What follows belongs to an exercise in optimizing a design on an open flow for small area; a production flow would make more cautious choices.
Where RTL was checked, it was by simulation tests only, not by an equivalence proof against the original.
Power figures rest on the tool's default switching activity, not on a simulated workload.

==> job 1898: inputs <==
==> flow/design.v <==
module btb_aoi222 (
    input  logic a0, b0, a1, b1, a2, b2,
    output logic y
);
    assign y = ~((a0 & b0) | (a1 & b1) | (a2 & b2));
endmodule
module btb_nand2 (
    input  logic a, b,
    output logic y
);
    assign y = ~(a & b);
endmodule
module btb_nand6 (
    input  logic [5:0] a,
    output logic       y
);
    assign y = ~(&a);
endmodule
module btb_mux16 (
    input  logic [15:0] s,
    input  logic [15:0] d,
    output logic        y
);
    logic [5:0] t;
    for (genvar k = 0; k < 5; k++) begin : g_aoi
        btb_aoi222 u_aoi (
            .a0(s[3*k]),   .b0(d[3*k]),
            .a1(s[3*k+1]), .b1(d[3*k+1]),
            .a2(s[3*k+2]), .b2(d[3*k+2]),
            .y (t[k])
        );
    end
    btb_nand2 u_last (.a(s[15]), .b(d[15]), .y(t[5]));
    btb_nand6 u_or   (.a(t), .y(y));
endmodule
module btb_dec16 (
    input  logic       en,
    input  logic [3:0] idx,
    output logic [15:0] oh
);
    always_comb begin
        for (int i = 0; i < 16; i++) oh[i] = en && (idx == 4'(i));
    end
endmodule
module btb_and2 (
    input  logic a, b,
    output logic y
);
    assign y = a & b;
endmodule
module btb_and4 (
    input  logic a, b, c, d,
    output logic y
);
    assign y = a & b & c & d;
endmodule
module btb_cbit (
    input  logic q, c, nsat, rst,
    output logic d
);
    assign d = ~(((q ~^ c) & nsat) | rst);
endmodule
module btb_satinc32 (
    input  logic        en,
    input  logic        rst,
    input  logic [31:0] q,
    output logic [31:0] d
);
    logic [7:0]  grp, e;
    logic [31:0] c;
    logic        nsat;
    for (genvar g = 0; g < 8; g++) begin : g_grp
        btb_and4 u_g (.a(q[4*g]), .b(q[4*g+1]), .c(q[4*g+2]), .d(q[4*g+3]), .y(grp[g]));
        if (g == 0) begin : g_first
            assign e[0] = en;
        end else begin : g_next
            btb_and2 u_e (.a(e[g-1]), .b(grp[g-1]), .y(e[g]));
        end
        assign c[4*g] = e[g];
        for (genvar j = 1; j < 4; j++) begin : g_in
            btb_and2 u_c (.a(c[4*g+j-1]), .b(q[4*g+j-1]), .y(c[4*g+j]));
        end
    end
    assign nsat = ~(e[7] & grp[7]);
    for (genvar i = 0; i < 32; i++) begin : g_bit
        btb_cbit u_b (.q(q[i]), .c(c[i]), .nsat(nsat), .rst(rst), .d(d[i]));
    end
endmodule
module branch_target_predictor #(
    parameter int ADDR_WIDTH   = 32,
    parameter int INDEX_BITS   = 4,
    parameter int COUNTER_BITS = 2,
    parameter int TAG_BITS     = ADDR_WIDTH - INDEX_BITS - 2
) (
    input  logic                  clock,
    input  logic                  reset,
    input  logic [ADDR_WIDTH-1:0] lookup_pc,
    output logic                  predict_hit,
    output logic                  predict_taken,
    output logic [ADDR_WIDTH-1:0] predict_next_pc,
    input  logic                  update_valid,
    input  logic [ADDR_WIDTH-1:0] update_pc,
    input  logic                  update_taken,
    input  logic [ADDR_WIDTH-1:0] update_target,
    input  logic                  update_pred_taken,
    input  logic [ADDR_WIDTH-1:0] update_pred_target,
    input  logic                  flush,
    output logic                  mispredict,
    output logic [31:0]           branch_count,
    output logic [31:0]           mispredict_count
);
    localparam int ENTRIES = 16;
    logic [ENTRIES-1:0]      ent_valid;
    logic [TAG_BITS-1:0]     ent_tag    [ENTRIES];
    logic [ADDR_WIDTH-1:0]   ent_target [ENTRIES];
    logic [COUNTER_BITS-1:0] ent_ctr    [ENTRIES];
    logic [3:0]          lookup_idx, update_idx;
    logic [TAG_BITS-1:0] lookup_tag, update_tag;
    logic                unused_pc_bits;
    assign lookup_idx     = lookup_pc[5:2];
    assign lookup_tag     = lookup_pc[ADDR_WIDTH-1:6];
    assign update_idx     = update_pc[5:2];
    assign update_tag     = update_pc[ADDR_WIDTH-1:6];
    assign unused_pc_bits = &{1'b0, update_pc[1:0]};
    logic [ENTRIES-1:0] lsel, usel;
    btb_dec16 u_ldec (.en(1'b1),         .idx(lookup_idx), .oh(lsel));
    btb_dec16 u_udec (.en(update_valid), .idx(update_idx), .oh(usel));
    logic                  l_valid, l_ctr_hi;
    logic [TAG_BITS-1:0]   l_tag;
    logic [ADDR_WIDTH-1:0] l_target;
    logic                    u_valid;
    logic [TAG_BITS-1:0]     u_tag;
    logic [COUNTER_BITS-1:0] u_ctr;
    for (genvar b = 0; b < TAG_BITS; b++) begin : g_tag_rd
        logic [ENTRIES-1:0] col;
        for (genvar i = 0; i < ENTRIES; i++) begin : g_col
            assign col[i] = ent_tag[i][b];
        end
        btb_mux16 u_l (.s(lsel), .d(col), .y(l_tag[b]));
        btb_mux16 u_u (.s(usel), .d(col), .y(u_tag[b]));
    end
    for (genvar b = 0; b < ADDR_WIDTH; b++) begin : g_tgt_rd
        logic [ENTRIES-1:0] col;
        for (genvar i = 0; i < ENTRIES; i++) begin : g_col
            assign col[i] = ent_target[i][b];
        end
        btb_mux16 u_l (.s(lsel), .d(col), .y(l_target[b]));
    end
    for (genvar b = 0; b < COUNTER_BITS; b++) begin : g_ctr_rd
        logic [ENTRIES-1:0] col;
        for (genvar i = 0; i < ENTRIES; i++) begin : g_col
            assign col[i] = ent_ctr[i][b];
        end
        btb_mux16 u_u (.s(usel), .d(col), .y(u_ctr[b]));
    end
    logic [ENTRIES-1:0] ctr_hi_col;
    for (genvar i = 0; i < ENTRIES; i++) begin : g_hi_col
        assign ctr_hi_col[i] = ent_ctr[i][COUNTER_BITS-1];
    end
    btb_mux16 u_l_valid (.s(lsel), .d(ent_valid),  .y(l_valid));
    btb_mux16 u_l_ctr   (.s(lsel), .d(ctr_hi_col), .y(l_ctr_hi));
    btb_mux16 u_u_valid (.s(usel), .d(ent_valid),  .y(u_valid));
    assign predict_hit     = l_valid && (l_tag == lookup_tag);
    assign predict_taken   = predict_hit && l_ctr_hi;
    assign predict_next_pc = predict_taken ? l_target
                                           : {lookup_pc[ADDR_WIDTH-1:2] + 30'd1, lookup_pc[1:0]};
    logic                    u_hit;
    logic [COUNTER_BITS-1:0] u_ctr_next;
    assign u_hit = u_valid && (u_tag == update_tag);
    always_comb begin
        u_ctr_next = u_ctr;
        if (u_hit) begin
            if (update_taken) begin
                if (u_ctr != '1) u_ctr_next = u_ctr + COUNTER_BITS'(1);
            end else if (u_ctr != '0) begin
                u_ctr_next = u_ctr - COUNTER_BITS'(1);
            end
        end else if (update_taken) begin
            u_ctr_next = COUNTER_BITS'(1) << (COUNTER_BITS - 1);
        end
    end
    for (genvar i = 0; i < ENTRIES; i++) begin : g_entry
        logic wr;
        assign wr = usel[i] && update_taken;
        always_ff @(posedge clock) begin
            if (reset || flush) ent_valid[i] <= 1'b0;
            else if (wr) ent_valid[i] <= 1'b1;
        end
        always_ff @(posedge clock) begin
            if (wr) begin
                ent_tag[i]    <= update_tag;
                ent_target[i] <= update_target;
            end
            if (usel[i]) ent_ctr[i] <= u_ctr_next;
        end
    end
    logic miss_event;
    assign miss_event = update_valid &&
                        ((update_taken != update_pred_taken) ||
                         (update_taken && (update_target != update_pred_target)));
    logic [31:0] branch_next, mispredict_next;
    btb_satinc32 u_branch_inc     (.en(update_valid), .rst(reset), .q(branch_count),     .d(branch_next));
    btb_satinc32 u_mispredict_inc (.en(miss_event),   .rst(reset), .q(mispredict_count), .d(mispredict_next));
    always_ff @(posedge clock) begin
        mispredict       <= !reset && miss_event;
        branch_count     <= branch_next;
        mispredict_count <= mispredict_next;
    end
endmodule
==> flow/flow/run.sh <==
#!/bin/bash
# Standard ORFS layout, with two changes:
#  - ports are buffered with the smallest buffer (buf_1) instead of the tool's default pick;
#  - clock tree synthesis runs without dummy loads.
set -euo pipefail
bash standard.sh \
  "BUFFER_PORTS_ARGS=-buffer_cell sky130_fd_sc_hd__buf_1" \
  "CTS_ARGS=-sink_clustering_enable -repair_clock_nets -buf_list {sky130_fd_sc_hd__clkbuf_4 sky130_fd_sc_hd__clkbuf_8} -dont_use_dummy_load" \
  finish > standard_flow.log 2>&1
==> flow/standard.sh <==
#!/bin/bash
# synth_recipe.tcl (not shown) runs the flow's synth.tcl, then flattens the netlist and writes it again
# the make line also repeats each setting of config.mk as NAME=value (left out here)
make -C /OpenROAD-flow-scripts/flow DESIGN_CONFIG=/design/flow/config.mk WORK_HOME=/design/flow/orfs CLKGATE_MAP_FILE= SYNTH_SCRIPT=/design/flow/synth_recipe.tcl "${@:-finish}"
==> flow/config.mk <==
export PLATFORM = sky130hd
export DESIGN_NAME = branch_target_predictor
export DESIGN_NICKNAME = branch_target_predictor
export VERILOG_FILES = /design/flow/design.v
export SDC_FILE = /design/flow/constraint.sdc
export NUM_CORES = 4
export LEC_CHECK = 0
export CAP_MARGIN = 20
export CORE_MARGIN = 2
export CORE_UTILIZATION = 40
export CTS_BUF_LIST = sky130_fd_sc_hd__clkbuf_4 sky130_fd_sc_hd__clkbuf_8
export SLEW_MARGIN = 20
export SYNTH_HIERARCHICAL = 1
export SYNTH_MINIMUM_KEEP_SIZE = 0
==> flow/constraint.sdc <==
create_clock -name core_clock -period 7.0 [get_ports {clock}]
set_input_delay 1.4000 -clock core_clock [delete_from_list [all_inputs] [get_ports {clock}]]
set_output_delay 1.4000 -clock core_clock [all_outputs]
set_load 0.01 [all_outputs]
==> job 7416 (differences from job 1898) <==
--- a/flow/design.v
+++ b/flow/design.v
@@ -9,12 +9,26 @@
     output logic y
 );
     assign y = ~(a & b);
+endmodule
+module btb_and3 (
+    input  logic a, b, c,
+    output logic y
+);
+    assign y = a & b & c;
+endmodule
+module btb_nand4 (
+    input  logic a, b, c, d,
+    output logic y
+);
+    assign y = ~(a & b & c & d);
 endmodule
 module btb_nand6 (
     input  logic [5:0] a,
     output logic       y
 );
-    assign y = ~(&a);
+    logic t;
+    btb_and3  u_a (.a(a[3]), .b(a[4]), .c(a[5]), .y(t));
+    btb_nand4 u_n (.a(a[0]), .b(a[1]), .c(a[2]), .d(t), .y(y));
 endmodule
 module btb_mux16 (
     input  logic [15:0] s,
@@ -33,13 +47,82 @@
     btb_nand2 u_last (.a(s[15]), .b(d[15]), .y(t[5]));
     btb_nand6 u_or   (.a(t), .y(y));
 endmodule
-module btb_dec16 (
+module btb_mux16n (
+    input  logic [15:0] s,
+    input  logic [15:0] d,
+    output logic        lo,
+    output logic        hi
+);
+    logic [5:0] t;
+    for (genvar k = 0; k < 5; k++) begin : g_aoi
+        btb_aoi222 u_aoi (
+            .a0(s[3*k]),   .b0(d[3*k]),
+            .a1(s[3*k+1]), .b1(d[3*k+1]),
+            .a2(s[3*k+2]), .b2(d[3*k+2]),
+            .y (t[k])
+        );
+    end
+    btb_nand2 u_last (.a(s[15]), .b(d[15]), .y(t[5]));
+    btb_and3  u_lo   (.a(t[0]), .b(t[1]), .c(t[2]), .y(lo));
+    btb_and3  u_hi   (.a(t[3]), .b(t[4]), .c(t[5]), .y(hi));
+endmodule
+module btb_aoi32 (
+    input  logic a1, a2, a3, b1, b2,
+    output logic y
+);
+    assign y = ~((a1 & a2 & a3) | (b1 & b2));
+endmodule
+module btb_inv (
+    input  logic a,
+    output logic y
+);
+    assign y = ~a;
+endmodule
+module btb_nand3 (
+    input  logic a, b, c,
+    output logic y
+);
+    assign y = ~(a & b & c);
+endmodule
+module btb_nor2 (
+    input  logic a, b,
+    output logic y
+);
+    assign y = ~(a | b);
+endmodule
+module btb_predec4 #(
+    parameter bit GATED = 1'b0
+) (
     input  logic       en,
-    input  logic [3:0] idx,
+    input  logic [1:0] idx,
+    output logic [3:0] ny
+);
+    logic [1:0] n;
+    btb_inv u_i0 (.a(idx[0]), .y(n[0]));
+    btb_inv u_i1 (.a(idx[1]), .y(n[1]));
+    for (genvar k = 0; k < 4; k++) begin : g_k
+        logic b0, b1;
+        assign b0 = k[0] ? idx[0] : n[0];
+        assign b1 = k[1] ? idx[1] : n[1];
+        if (GATED) begin : g_en
+            btb_nand3 u_n (.a(en), .b(b1), .c(b0), .y(ny[k]));
+        end else begin : g_plain
+            btb_nand2 u_n (.a(b1), .b(b0), .y(ny[k]));
+        end
+    end
+endmodule
+module btb_dec16 #(
+    parameter bit GATED = 1'b0
+) (
+    input  logic        en,
+    input  logic [3:0]  idx,
     output logic [15:0] oh
 );
-    always_comb begin
-        for (int i = 0; i < 16; i++) oh[i] = en && (idx == 4'(i));
+    logic [3:0] nlo, nhi;
+    btb_predec4 #(.GATED(1'b0))  u_lo (.en(1'b1), .idx(idx[1:0]), .ny(nlo));
+    btb_predec4 #(.GATED(GATED)) u_hi (.en(en),   .idx(idx[3:2]), .ny(nhi));
+    for (genvar i = 0; i < 16; i++) begin : g_o
+        btb_nor2 u_o (.a(nhi[i/4]), .b(nlo[i%4]), .y(oh[i]));
     end
 endmodule
 module btb_and2 (
@@ -123,11 +206,11 @@
     assign update_tag     = update_pc[ADDR_WIDTH-1:6];
     assign unused_pc_bits = &{1'b0, update_pc[1:0]};
     logic [ENTRIES-1:0] lsel, usel;
-    btb_dec16 u_ldec (.en(1'b1),         .idx(lookup_idx), .oh(lsel));
-    btb_dec16 u_udec (.en(update_valid), .idx(update_idx), .oh(usel));
+    btb_dec16 #(.GATED(1'b0)) u_ldec (.en(1'b1),         .idx(lookup_idx), .oh(lsel));
+    btb_dec16 #(.GATED(1'b1)) u_udec (.en(update_valid), .idx(update_idx), .oh(usel));
     logic                  l_valid, l_ctr_hi;
     logic [TAG_BITS-1:0]   l_tag;
-    logic [ADDR_WIDTH-1:0] l_target;
+    logic [ADDR_WIDTH-1:0] l_target_nlo, l_target_nhi;   
     logic                    u_valid;
     logic [TAG_BITS-1:0]     u_tag;
     logic [COUNTER_BITS-1:0] u_ctr;
@@ -144,7 +227,7 @@
         for (genvar i = 0; i < ENTRIES; i++) begin : g_col
             assign col[i] = ent_target[i][b];
         end
-        btb_mux16 u_l (.s(lsel), .d(col), .y(l_target[b]));
+        btb_mux16n u_l (.s(lsel), .d(col), .lo(l_target_nlo[b]), .hi(l_target_nhi[b]));
     end
     for (genvar b = 0; b < COUNTER_BITS; b++) begin : g_ctr_rd
         logic [ENTRIES-1:0] col;
@@ -162,8 +245,17 @@
     btb_mux16 u_u_valid (.s(usel), .d(ent_valid),  .y(u_valid));
     assign predict_hit     = l_valid && (l_tag == lookup_tag);
     assign predict_taken   = predict_hit && l_ctr_hi;
-    assign predict_next_pc = predict_taken ? l_target
-                                           : {lookup_pc[ADDR_WIDTH-1:2] + 30'd1, lookup_pc[1:0]};
+    logic [ADDR_WIDTH-1:0] seq_pc_n;
+    logic                  not_taken;
+    assign seq_pc_n  = ~{lookup_pc[ADDR_WIDTH-1:2] + 30'd1, lookup_pc[1:0]};
+    assign not_taken = ~predict_taken;
+    for (genvar b = 0; b < ADDR_WIDTH; b++) begin : g_next
+        btb_aoi32 u_o (
+            .a1(predict_taken), .a2(l_target_nlo[b]), .a3(l_target_nhi[b]),
+            .b1(not_taken),     .b2(seq_pc_n[b]),
+            .y (predict_next_pc[b])
+        );
+    end
     logic                    u_hit;
     logic [COUNTER_BITS-1:0] u_ctr_next;
     assign u_hit = u_valid && (u_tag == update_tag);
==> flow/flow/run.sh (replaced) <==
#!/bin/bash
# Standard ORFS layout (the standard.sh), with two changes:
#  - ports are buffered with the smallest buffer (buf_1) instead of the tool's default pick;
#  - clock tree synthesis clusters up to 18 sinks per clkbuf_8 and adds no dummy loads.
# The make output (all tools) goes to standard_flow.log; each ORFS step also keeps its own
# log under orfs/logs/.
set -euo pipefail
bash standard.sh \
  "BUFFER_PORTS_ARGS=-buffer_cell sky130_fd_sc_hd__buf_1" \
  "CTS_ARGS=-sink_clustering_enable -repair_clock_nets -buf_list sky130_fd_sc_hd__clkbuf_8 -sink_clustering_size 18 -sink_clustering_max_diameter 80 -dont_use_dummy_load" \
  finish > standard_flow.log 2>&1
==> flow/config.mk (replaced) <==
export PLATFORM = sky130hd
export DESIGN_NAME = branch_target_predictor
export DESIGN_NICKNAME = branch_target_predictor
export VERILOG_FILES = /design/flow/design.v
export SDC_FILE = /design/flow/constraint.sdc
export NUM_CORES = 4
export LEC_CHECK = 0
export CAP_MARGIN = 10
export CORE_MARGIN = 2
export CORE_UTILIZATION = 50
export PLACE_DENSITY = 0.75
export SLEW_MARGIN = 10
export SYNTH_HIERARCHICAL = 1
export SYNTH_MINIMUM_KEEP_SIZE = 0
==> comparison <==
In job 1898 the area after synthesis is larger than in job 7416, by 0.77%. In job 1898 the cell count is larger than in job 7416, by 9.1%. In job 1898 the clock power is higher than in job 7416, by about 56%. Between job 1898 and job 7416, the lower clock-buffer cell count is in job 7416 (gap 97). Against job 7416, the worst hold slack of job 1898 is lower by 0.015 ns. Job 7416 completed without violations. Job 1898 passed the timing, DRC and antenna checks. Against job 7416, the core utilization of job 1898 is lower by 10 points. Of job 1898 and job 7416, job 1898 has the higher wire length (gap 8.0%, measured against job 7416). Between job 1898 and job 7416, the lower critical path depth is in job 1898 (gap 1).
For job 1898, only the layout was checked, not whether the RTL still works.

[what the ideal ports hide]
In the flow no input, the clock included, has a driving cell. The finished layouts below were timed again as built, in two steps. Step 1 sets driving cells, clkbuf_16 on the clock port and buf_2 on the other inputs (assumed; they add their load-dependent delay and slew). Step 2, shift: input delay + t, output delay - t, t = (earliest + latest rising clock arrival at the registers) / 2. This alone moves slack from input paths to output paths. a / b / c = no drivers / after step 1 / after step 2; a / b = the first two.
run	shift t [ns]	slack for setup (ns)	clock arrival spread, ns	worst register clock-pin slew, ns
job 1898	0.906	0.393 / 0.374 / 0.374	0.159 / 0.160	0.07 / 0.07
job 7416	0.737	0.138 / 0.065 / 0.065	0.118 / 0.117	0.11 / 0.11
After both steps setup and hold are still met in every run listed. For job 7416, which loses most, drivers alone change the setup slack by -0.073 ns; drivers and shift together by -0.073 ns.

++++++

[Task to complete] Please copy each line of the entries in which the word "area" shows up.

[Output for this task]
What follows belongs to an exercise in optimizing a design on an open flow for small area; a production flow would make more cautious choices.
In job 1898 the area after synthesis is larger than in job 7416, by 0.77%. In job 1898 the cell count is larger than in job 7416, by 9.1%. In job 1898 the clock power is higher than in job 7416, by about 56%. Between job 1898 and job 7416, the lower clock-buffer cell count is in job 7416 (gap 97). Against job 7416, the worst hold slack of job 1898 is lower by 0.015 ns. Job 7416 completed without violations. Job 1898 passed the timing, DRC and antenna checks. Against job 7416, the core utilization of job 1898 is lower by 10 points. Of job 1898 and job 7416, job 1898 has the higher wire length (gap 8.0%, measured against job 7416). Between job 1898 and job 7416, the lower critical path depth is in job 1898 (gap 1).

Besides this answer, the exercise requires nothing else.